(RECORDS SHOWN)

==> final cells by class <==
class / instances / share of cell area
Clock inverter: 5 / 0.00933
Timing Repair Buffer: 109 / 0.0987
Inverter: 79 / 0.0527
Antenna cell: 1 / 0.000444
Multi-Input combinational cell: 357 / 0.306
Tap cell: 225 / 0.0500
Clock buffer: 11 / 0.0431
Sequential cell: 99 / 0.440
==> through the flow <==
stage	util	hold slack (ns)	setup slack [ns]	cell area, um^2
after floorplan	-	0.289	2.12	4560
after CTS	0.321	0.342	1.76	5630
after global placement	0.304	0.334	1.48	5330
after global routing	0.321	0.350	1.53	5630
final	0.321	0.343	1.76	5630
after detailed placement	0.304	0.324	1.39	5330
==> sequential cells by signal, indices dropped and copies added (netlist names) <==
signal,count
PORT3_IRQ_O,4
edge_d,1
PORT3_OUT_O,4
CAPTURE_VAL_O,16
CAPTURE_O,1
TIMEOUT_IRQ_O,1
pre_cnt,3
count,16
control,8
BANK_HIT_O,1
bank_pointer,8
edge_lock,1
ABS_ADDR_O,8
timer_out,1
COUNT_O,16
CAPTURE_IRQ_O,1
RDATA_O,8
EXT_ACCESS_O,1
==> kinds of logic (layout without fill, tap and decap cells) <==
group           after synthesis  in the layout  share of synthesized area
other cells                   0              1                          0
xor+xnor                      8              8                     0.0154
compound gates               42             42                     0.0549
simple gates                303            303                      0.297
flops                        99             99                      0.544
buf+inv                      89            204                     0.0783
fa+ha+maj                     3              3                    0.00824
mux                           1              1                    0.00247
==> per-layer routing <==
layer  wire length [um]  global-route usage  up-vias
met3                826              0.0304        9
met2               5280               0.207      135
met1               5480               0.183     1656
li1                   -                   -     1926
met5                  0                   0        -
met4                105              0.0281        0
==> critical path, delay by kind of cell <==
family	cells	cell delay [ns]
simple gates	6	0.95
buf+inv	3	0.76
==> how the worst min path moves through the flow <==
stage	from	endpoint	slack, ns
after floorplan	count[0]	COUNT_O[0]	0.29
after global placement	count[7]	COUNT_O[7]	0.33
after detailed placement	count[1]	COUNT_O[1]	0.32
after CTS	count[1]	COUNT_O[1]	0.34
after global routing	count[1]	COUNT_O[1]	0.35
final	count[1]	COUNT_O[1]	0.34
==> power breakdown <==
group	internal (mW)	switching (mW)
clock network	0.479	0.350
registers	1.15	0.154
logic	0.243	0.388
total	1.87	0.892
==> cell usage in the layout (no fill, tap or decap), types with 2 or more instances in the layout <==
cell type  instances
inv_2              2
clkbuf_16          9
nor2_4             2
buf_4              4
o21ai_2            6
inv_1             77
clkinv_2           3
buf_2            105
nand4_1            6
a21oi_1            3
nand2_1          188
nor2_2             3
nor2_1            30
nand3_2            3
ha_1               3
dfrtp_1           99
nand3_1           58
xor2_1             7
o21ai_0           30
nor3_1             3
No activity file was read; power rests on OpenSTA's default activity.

(End RECORDS SHOWN)

◆ **EXERCISE PROMPT**
Look through the data above for the string "global" and copy every line where it appears.

◆ **SOLVED PROBLEM**
after global placement	0.304	0.334	1.48	5330
after global routing	0.321	0.350	1.53	5630
layer  wire length [um]  global-route usage  up-vias
after global placement	count[7]	COUNT_O[7]	0.33
after global routing	count[1]	COUNT_O[1]	0.35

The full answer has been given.